Journey Toward Hope

Second Sunday of Lent: Psalm 121

We step further into the seasonal theme “Journey toward Hope” this week. Psalm 121 offers a wealth of spiritual resources to engage the theme. The psalm begins with anxiety about the pitfalls of journeying and concludes with a blessing for the journey.

Physical pilgrimage to sacred sites can be soul-inspiring. Yet, sometimes more travel can be an escape from the discomfort, grief, and tender possibilities of our own time and place, our own inward journey. For many, it may mean a journey deeper into the awareness of our own capacity in the midst of a feeling of powerlessness. It could mean a journey into our ecological place or own human place. For others, this is a blessing on a journey demanded by changes in water levels, violence, food scarcity, landslides, or drought.

The sojourner in verses 1-2 looks for assurance of protection, remembering help from the one who “made heaven and earth.” The God of Israel is more dependable than all others.

The psalm shifts voice in verse 3 from the traveler to the one offering blessing. God is the keeper. The verb keep is threaded through the benediction. Adonai is the protector and shield, “the hedge” around the pilgrim.

We know from evolutionary science our genetic journey to greater complexity has meant we as a species shed armor in order to grow sensitive, vulnerable protuberances like fingertips, lips, eyeballs and tongues. We are meant for a journey of deeper connection to the web of life, not the reverse.

Our impulse is often to be our own keepers. We often create a hedge around ourselves as nations, regions, cultures, and families. We foreclose on the abundance of community and creation, on the diversity of possibilities. Though the way we travel into the future is fraught with danger, it spills over with untapped resources too. 

Charles Eisenstein, known as an advocate for gift economies, wrote recently, “I disagree with those environmentalists who say we are going to have to make do with less. In fact, we are going to make do with more: more beauty, more community, more fulfillment, more art, more music, and material objects that are fewer in number but superior in utility and aesthetics” (Center for Action and Contemplation daily devotion, November 25, 2019).

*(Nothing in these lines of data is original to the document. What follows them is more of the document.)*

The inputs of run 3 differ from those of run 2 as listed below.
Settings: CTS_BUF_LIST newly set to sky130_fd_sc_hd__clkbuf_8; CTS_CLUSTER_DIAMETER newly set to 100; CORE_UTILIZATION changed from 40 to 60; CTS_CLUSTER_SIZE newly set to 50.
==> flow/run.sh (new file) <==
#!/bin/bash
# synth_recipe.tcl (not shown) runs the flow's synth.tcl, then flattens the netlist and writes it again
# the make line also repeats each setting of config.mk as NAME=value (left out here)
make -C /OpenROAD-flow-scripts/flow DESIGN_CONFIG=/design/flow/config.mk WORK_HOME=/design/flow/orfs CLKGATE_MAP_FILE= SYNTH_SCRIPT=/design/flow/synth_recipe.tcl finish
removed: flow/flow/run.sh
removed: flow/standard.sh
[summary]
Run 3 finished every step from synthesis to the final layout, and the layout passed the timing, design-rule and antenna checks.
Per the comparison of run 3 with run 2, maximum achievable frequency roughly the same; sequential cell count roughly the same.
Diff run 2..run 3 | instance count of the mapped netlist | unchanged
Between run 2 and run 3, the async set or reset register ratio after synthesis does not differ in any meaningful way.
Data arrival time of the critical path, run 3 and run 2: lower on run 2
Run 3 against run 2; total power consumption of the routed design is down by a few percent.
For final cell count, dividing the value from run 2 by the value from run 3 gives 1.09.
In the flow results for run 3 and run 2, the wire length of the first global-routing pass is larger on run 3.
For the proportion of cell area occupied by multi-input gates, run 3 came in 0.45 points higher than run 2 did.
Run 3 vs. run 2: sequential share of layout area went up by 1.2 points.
Context: an optimization exercise on an open-source flow, tuned for a short achievable clock period and few clock cycles. The choices shown serve that exercise and are no tape-out recipe.
No run shown here included a check of the RTL's function; only the layout flow was run.
Power figures rest on the tool's default switching activity, not on a simulated workload.

==> config.mk <==
export PLATFORM = sky130hd
export DESIGN_NAME = cpu
export DESIGN_NICKNAME = cpu
export VERILOG_FILES = /design/flow/design.v
export SDC_FILE = /design/flow/constraint.sdc
export NUM_CORES = 4
export LEC_CHECK = 0
export CAP_MARGIN = 20
export CORE_MARGIN = 2
export CORE_UTILIZATION = 40
export SLEW_MARGIN = 20
==> constraint.sdc <==
create_clock -name core_clock -period 38.0 [get_ports {clk}]
set_input_delay 7.6000 -clock core_clock [delete_from_list [all_inputs] [get_ports {clk}]]
set_output_delay 7.6000 -clock core_clock [all_outputs]
set_load 0.01 [all_outputs]
==> design.v <==
module cpu(
    input clk,
    input reset,
    output [7:0] imem_addr,
    input [18:0] imem_data,
    output [7:0] dmem_addr,
    output [18:0] dmem_wdata,
    output dmem_we,
    input [18:0] dmem_rdata,
    output rf_we,
    output [2:0] rf_waddr,
    output [18:0] rf_wdata
);
    localparam [18:0] KEY = 19'b0011001010111010110;
    reg [7:0] pc;           
    reg [7:0] pcn;          
    reg [18:0] ir;
    reg ir_valid;
    reg [7:0] ir_pcp1;
    reg [2:0] sp;
    reg [18:0] rf [0:7];
    reg [7:0] rz;           
    reg x_we, x_ld, x_st, x_div;
    reg [2:0] x_rd;
    reg [7:0] x_imm;
    reg [18:0] x_a, x_b, x_sd;
    reg [11:0] x_sel;       
    reg x_mul;
    reg [7:0] w_oh;         
    reg [18:0] w_data;
    reg o_we;
    reg [2:0] o_rd;
    reg [18:0] o_data;
    assign imem_addr = pc;
    assign dmem_addr = x_imm;
    assign dmem_we = x_st;
    assign dmem_wdata = x_sd;
    assign rf_we = o_we;
    assign rf_waddr = o_rd;
    assign rf_wdata = o_data;
    wire [18:0] a = x_a;
    wire [18:0] b = x_b;
    reg dv_busy;                
    reg [18:0] dv_b, dv_r, dv_q;
    reg [19:0] dv_a;            
    reg [20:0] dv_b3;
    reg [3:0] dv_i;             
    function [20:0] dstep;      
        input [20:0] r;
        input [18:0] d;
        input [20:0] d3;
        reg [21:0] t1, t2, t3;
        begin
            t1 = {1'b0, r} - {3'b0, d};
            t2 = {1'b0, r} - {2'b0, d, 1'b0};
            t3 = {1'b0, r} - {1'b0, d3};
            if (!t3[21]) dstep = {2'd3, t3[18:0]};
            else if (!t2[21]) dstep = {2'd2, t2[18:0]};
            else if (!t1[21]) dstep = {2'd1, t1[18:0]};
            else dstep = {2'd0, r[18:0]};
        end
    endfunction
    wire b_zero = (b == 19'd0);
    wire [20:0] b3 = {2'b0, b} + {1'b0, b, 1'b0};
    wire [9:1] lt;
    genvar g;
    generate
        for (g = 1; g < 10; g = g + 1) begin : g_lt
            assign lt[g] = {{(2*g){1'b0}}, a} < {b, {(2*g){1'b0}}};
        end
    endgenerate
    wire dv_fast = b_zero || lt[1];
    wire [20:0] f0 = dstep({2'b0, a}, b, b3);
    wire [18:0] q_fast = b_zero ? 19'd0 : {17'd0, f0[20:19]};
    reg [3:0] nd;               
    always @(*) begin
        nd = 4'd9;
        if (lt[9]) nd = 4'd8;
        if (lt[8]) nd = 4'd7;
        if (lt[7]) nd = 4'd6;
        if (lt[6]) nd = 4'd5;
        if (lt[5]) nd = 4'd4;
        if (lt[4]) nd = 4'd3;
        if (lt[3]) nd = 4'd2;
        if (lt[2]) nd = 4'd1;
    end
    wire [18:0] a_top = a >> {nd, 1'b0};
    wire [20:0] s0 = dstep({2'b0, a_top}, b, b3);
    wire [18:0] da, db;
    wire [9:1] dlt;
    generate
        for (g = 1; g < 10; g = g + 1) begin : g_dlt
            assign dlt[g] = {{(2*g){1'b0}}, da} < {db, {(2*g){1'b0}}};
        end
    endgenerate
    reg [3:0] dnd;              
    always @(*) begin
        dnd = 4'd9;
        if (dlt[9]) dnd = 4'd8;
        if (dlt[8]) dnd = 4'd7;
        if (dlt[7]) dnd = 4'd6;
        if (dlt[6]) dnd = 4'd5;
        if (dlt[5]) dnd = 4'd4;
        if (dlt[4]) dnd = 4'd3;
        if (dlt[3]) dnd = 4'd2;
        if (dlt[2]) dnd = 4'd1;
        if (dlt[1]) dnd = 4'd0;
    end
    reg x_pre;                  
    wire dv_run = dv_busy || x_pre;
    wire [20:0] s1 = dstep({dv_r, dv_a[19:18]}, dv_b, dv_b3);
    wire [20:0] s2 = dstep({s1[18:0], dv_a[17:16]}, dv_b, dv_b3);
    wire dv_last = (dv_i <= 4'd1);
    wire [18:0] q_slow = (dv_i == 4'd0) ? {dv_q[16:0], s1[20:19]} : {dv_q[14:0], s1[20:19], s2[20:19]};
    wire [18:0] div_res = dv_run ? q_slow : q_fast;
    wire x_hold = x_div && (dv_run ? !dv_last : !dv_fast);
    always @(posedge clk or posedge reset) begin
        if (reset) begin
            dv_busy <= 1'b0;
        end else begin
            dv_busy <= x_hold;
        end
    end
    always @(posedge clk) begin
        if (!x_hold) begin
            dv_a <= {1'b0, da} << {4'd9 - dnd, 1'b0};
            dv_b <= db;
            dv_b3 <= {2'b0, db} + {1'b0, db, 1'b0};
            dv_i <= dnd;
            dv_r <= da >> {dnd + 4'd1, 1'b0};   
            dv_q <= 19'd0;
        end else if (!dv_run) begin
            dv_a <= {1'b0, a} << {4'd10 - nd, 1'b0};
            dv_b <= b;
            dv_b3 <= b3;
            dv_i <= nd - 4'd1;
            dv_r <= s0[18:0];
            dv_q <= {17'd0, s0[20:19]};
        end else begin
            dv_i <= dv_i - 4'd2;
            dv_a <= dv_a << 4;
            dv_r <= s2[18:0];
            dv_q <= {dv_q[14:0], s1[20:19], s2[20:19]};
        end
    end
    wire [18:0] r_mul = a * b;
    wire [18:0] x_fast =
        ({19{x_sel[0]}} & (a + b)) |
        ({19{x_sel[1]}} & (a - b)) |
        ({19{x_sel[4]}} & (a + 19'd1)) |
        ({19{x_sel[5]}} & (a - 19'd1)) |
        ({19{x_sel[6]}} & (a & b)) |
        ({19{x_sel[7]}} & (a | b)) |
        ({19{x_sel[8]}} & (a ^ b)) |
        ({19{x_sel[9]}} & (~a)) |
        ({19{x_sel[10]}} & (a ^ KEY)) |
        ({19{x_sel[11]}} & b);
    wire [18:0] x_out = x_ld ? dmem_rdata :
                        x_div ? div_res :
                        (x_fast | ({19{x_sel[2]}} & r_mul));
    wire x_wr = x_we && !x_hold;
    wire [4:0] op = ir[18:14];
    wire [2:0] f_rs = ir[13:11];
    wire [2:0] f_rt = ir[10:8];
    wire [7:0] f_imm = ir[7:0];
    wire [2:0] f_rd = ir[7:5];
    wire [4:0] f_fn = ir[4:0];
    wire d_art = ir_valid && (op == 5'd0 || op == 5'd1);
    wire d_cry = ir_valid && (op == 5'd9);
    wire d_jmp = ir_valid && (op == 5'd2);
    wire d_beq = ir_valid && (op == 5'd3);
    wire d_bne = ir_valid && (op == 5'd4);
    wire d_call = ir_valid && (op == 5'd5);
    wire d_ret = ir_valid && (op == 5'd6);
    wire d_ld = ir_valid && (op == 5'd7);
    wire d_st = ir_valid && (op == 5'd8);
    wire d_imm = ir_valid && (op == 5'd10);
    wire d_alu = d_art || d_cry;
    wire [2:0] sp1 = sp + 3'd1;
    wire [2:0] ra = d_ret ? sp1 : f_rs;
    wire [2:0] rb = f_rt;
    wire [18:0] rfa = w_oh[ra] ? w_data : (rz[ra] ? 19'd0 : rf[ra]);
    wire [18:0] rfb = w_oh[rb] ? w_data : (rz[rb] ? 19'd0 : rf[rb]);
    wire xa_hit = x_we && x_rd == ra;
    wire xb_hit = x_we && x_rd == rb;
    wire x_slow = x_ld || x_div || x_mul;
    assign da = rfa;
    assign db = rfb;
    wire [18:0] va = xa_hit ? x_fast : rfa;
    wire [18:0] vb = xb_hit ? x_fast : rfb;
    wire use_a_early = d_beq || d_bne || d_ret;
    wire use_b_early = d_beq || d_bne;
    wire stall = x_hold || (x_slow && ((use_a_early && xa_hit) || (use_b_early && xb_hit)));
    wire eq = (va == vb);
    wire taken = d_jmp || d_call || (d_beq && eq) || (d_bne && !eq);
    wire [7:0] next_pc = d_ret ? va[7:0] : (taken ? f_imm : pcn);
    wire [7:0] next_pcn = d_ret ? va[7:0] + 8'd1 : (taken ? f_imm + 8'd1 : pcn + 8'd1);
    wire d_we = d_alu || d_call || d_ret || d_ld || d_imm;
    wire [2:0] d_rd = d_call ? sp : (d_ret ? sp1 : (d_art ? f_rd : f_rt));
    wire d_useimm = !d_alu;
    wire [18:0] d_bval = d_call ? {11'd0, ir_pcp1} : (d_ret ? 19'd0 : {11'd0, f_imm});
    reg [11:0] d_sel;
    always @(*) begin
        d_sel = 12'd0;
        if (d_alu) begin
            case (f_fn)
                5'd0: d_sel[0] = 1'b1;
                5'd1: d_sel[1] = 1'b1;
                5'd2: d_sel[2] = 1'b1;
                5'd3: d_sel[3] = 1'b1;
                5'd4: d_sel[4] = 1'b1;
                5'd5: d_sel[5] = 1'b1;
                5'd6: d_sel[6] = 1'b1;
                5'd7: d_sel[7] = 1'b1;
                5'd8: d_sel[8] = 1'b1;
                5'd9: d_sel[9] = 1'b1;
                5'd10: d_sel[10] = 1'b1;
                5'd11: d_sel[10] = 1'b1;
                5'd12: d_sel[11] = 1'b1;
                default: d_sel = 12'd0;
            endcase
        end else if (d_imm || d_call || d_ret) begin
            d_sel[11] = 1'b1;
        end
    end
    integer i;
    always @(posedge clk or posedge reset) begin
        if (reset) begin
            pc <= 8'd0;
            pcn <= 8'd1;
            ir_valid <= 1'b0;
            sp <= 3'd7;
            rz <= 8'hff;
            x_we <= 1'b0; x_ld <= 1'b0; x_st <= 1'b0; x_div <= 1'b0;
            w_oh <= 8'd0;
            o_we <= 1'b0;
        end else begin
            rz <= rz & ~w_oh;
            w_oh <= x_wr ? (8'd1 << x_rd) : 8'd0;
            o_we <= x_wr;
            if (!x_hold) begin
                x_we <= d_we && !stall;
                x_ld <= d_ld && !stall;
                x_st <= d_st && !stall;
                x_div <= d_alu && (f_fn == 5'd3) && !stall;
            end
            if (!stall) begin
                pc <= next_pc;
                pcn <= next_pcn;
                ir_valid <= 1'b1;
                if (d_call) sp <= sp - 3'd1;
                else if (d_ret) sp <= sp1;
            end
        end
    end
    always @(posedge clk) begin
        for (i = 0; i < 8; i = i + 1)
            if (w_oh[i]) rf[i] <= w_data;
        if (x_wr) w_data <= x_out;
        o_rd <= x_rd;
        o_data <= x_out;
        x_imm <= f_imm;
        x_sd <= xb_hit ? x_out : rfb;
        if (!x_hold) begin
            x_rd <= d_rd;
            x_a <= xa_hit ? x_out : rfa;
            x_b <= d_useimm ? d_bval : (xb_hit ? x_out : rfb);
            x_sel <= d_sel;
            x_mul <= d_alu && (f_fn == 5'd2);
            x_pre <= d_alu && (f_fn == 5'd3) && !xa_hit && !xb_hit && (rfb != 19'd0);
        end
        if (!stall) begin
            ir <= imem_data;
            ir_pcp1 <= pcn;
        end
    end
endmodule
Source: an optimization exercise on an open RTL-to-GDS flow (aim: small area and a short achievable clock period). Production flows keep margins and buffers that such runs may drop.
At most, simulation tests tie the RTL to the original design; equivalence was not proved.

==> build 55: inputs <==
==> flow/design.v <==
module ViterbiDecoder (
    input  wire       clock,
    input  wire       reset,
    input  wire       io_enq_valid,
    input  wire [7:0] io_enq_bits,
    output wire       io_deq_valid,
    output wire       io_deq_bits
);
    localparam W = 9;
    function automatic par6(input [5:0] x);
        par6 = ^x;
    endfunction
    wire signed [4:0] y0 = {io_enq_bits[3], io_enq_bits[3:0]};
    wire signed [4:0] y1 = {io_enq_bits[7], io_enq_bits[7:4]};
    reg  [6:0]        frameCnt;
    reg               v1, i1;
    reg  signed [4:0] bmA, bmB;       
    always @(posedge clock) begin
        bmA <= y0 + y1;
        bmB <= y1 - y0;
        v1  <= io_enq_valid & ~reset;
        i1  <= reset | (&frameCnt);
        if (reset)
            frameCnt <= 7'd0;
        else if (io_enq_valid)
            frameCnt <= frameCnt + 7'd1;
    end
    reg  [W-1:0] sm [0:31];
    wire [31:0]  sel;
    reg  [31:0]  dec;
    reg          dvalid;
    genvar m;
    generate
        for (m = 0; m < 16; m = m + 1) begin : g_acs
            localparam [5:0] C = 2*m;
            localparam [1:0] L = {par6(C & 6'o75), par6(C & 6'o53)};
            wire signed [4:0] b  = (L == 2'd0 || L == 2'd3) ? bmA : bmB;
            wire signed [W-1:0] bx = {{(W-5){b[4]}}, b};
            wire signed [W-1:0] x  = (L == 2'd0 || L == 2'd1) ? bx : -bx;
            wire [W-1:0] m0 = sm[2*m];
            wire [W-1:0] m1 = sm[2*m+1];
            wire [W-1:0] t0lo = m0 + x;
            wire [W-1:0] t1lo = m1 - x;
            wire [W-1:0] t0hi = m0 - x;
            wire [W-1:0] t1hi = m1 + x;
            wire [W-1:0] vlo  = m1 - m0 - {x[W-2:0], 1'b0};
            wire [W-1:0] vhi  = m1 - m0 + {x[W-2:0], 1'b0};
            assign sel[m]      = vlo[W-1];
            assign sel[m + 16] = vhi[W-1];
            always @(posedge clock) begin
                if (i1) begin
                    sm[m]      <= {W{1'b0}};
                    sm[m + 16] <= {W{1'b0}};
                end else if (v1) begin
                    sm[m]      <= sel[m]      ? t0lo : t1lo;
                    sm[m + 16] <= sel[m + 16] ? t0hi : t1hi;
                end
            end
        end
    endgenerate
    always @(posedge clock) begin
        dec    <= ~sel;
        dvalid <= v1 & ~reset;
    end
    localparam NST = 48;
    wire [31:0] sa = {32{dvalid}} & ~dec;    
    wire [31:0] sb = {32{dvalid}} &  dec;    
    wire        sh = ~dvalid;
    reg  [31:0] r [5:NST-1];
    always @(posedge clock)
        r[5] <= (dec & {32{dvalid}}) | (r[5] & {32{sh}});
    genvar g, j;
    generate
        for (g = 6; g < NST; g = g + 1) begin : g_stage
            for (j = 0; j < 32; j = j + 1) begin : g_bit
                always @(posedge clock)
                    r[g][j] <= (r[g-1][2*(j%16)]   & sa[j])
                             | (r[g-1][2*(j%16)+1] & sb[j])
                             | (r[g][j]            & sh);
            end
        end
    endgenerate
    reg obit, ovalid;
    reg [5:0] nDec;
    always @(posedge clock) begin
        obit <= dec[0] ? r[NST-1][1] : r[NST-1][0];
        if (reset) begin
            nDec   <= 6'd0;
            ovalid <= 1'b0;
        end else begin
            if (dvalid && nDec != 6'd48)
                nDec <= nDec + 6'd1;
            ovalid <= dvalid && nDec == 6'd48;
        end
    end
    assign io_deq_valid = ovalid;
    assign io_deq_bits  = obit;
endmodule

Indeed, caring for God’s creation is not always about what we have to give up. It is often about what we have to gain. The recent UCC environmental justice report on toxic air pollution makes it clear that cleaner air means better health, especially for children whose small, developing bodies are particularly vulnerable. Ultimately, clean air makes for a better, more hopeful journey through life.   

May we “be kept” by the gifts of creation like air, water, and soil. May we “be kept” by the abundance of shared resources like parks and playgrounds and galleries and libraries and public transit and arts center. May we “be kept” by ritual and festival and circle which truly feed our souls. That’s our journey to a Zion which is interreligious, multi-cultural, and restorative. That’s our journey to re-birth as a people who know “eternal life” in a new, earthy and more communal way.

The Rev. Craig Schaub is the pastor of Parkway United Church of Christ in Winston-Salem, North Carolina.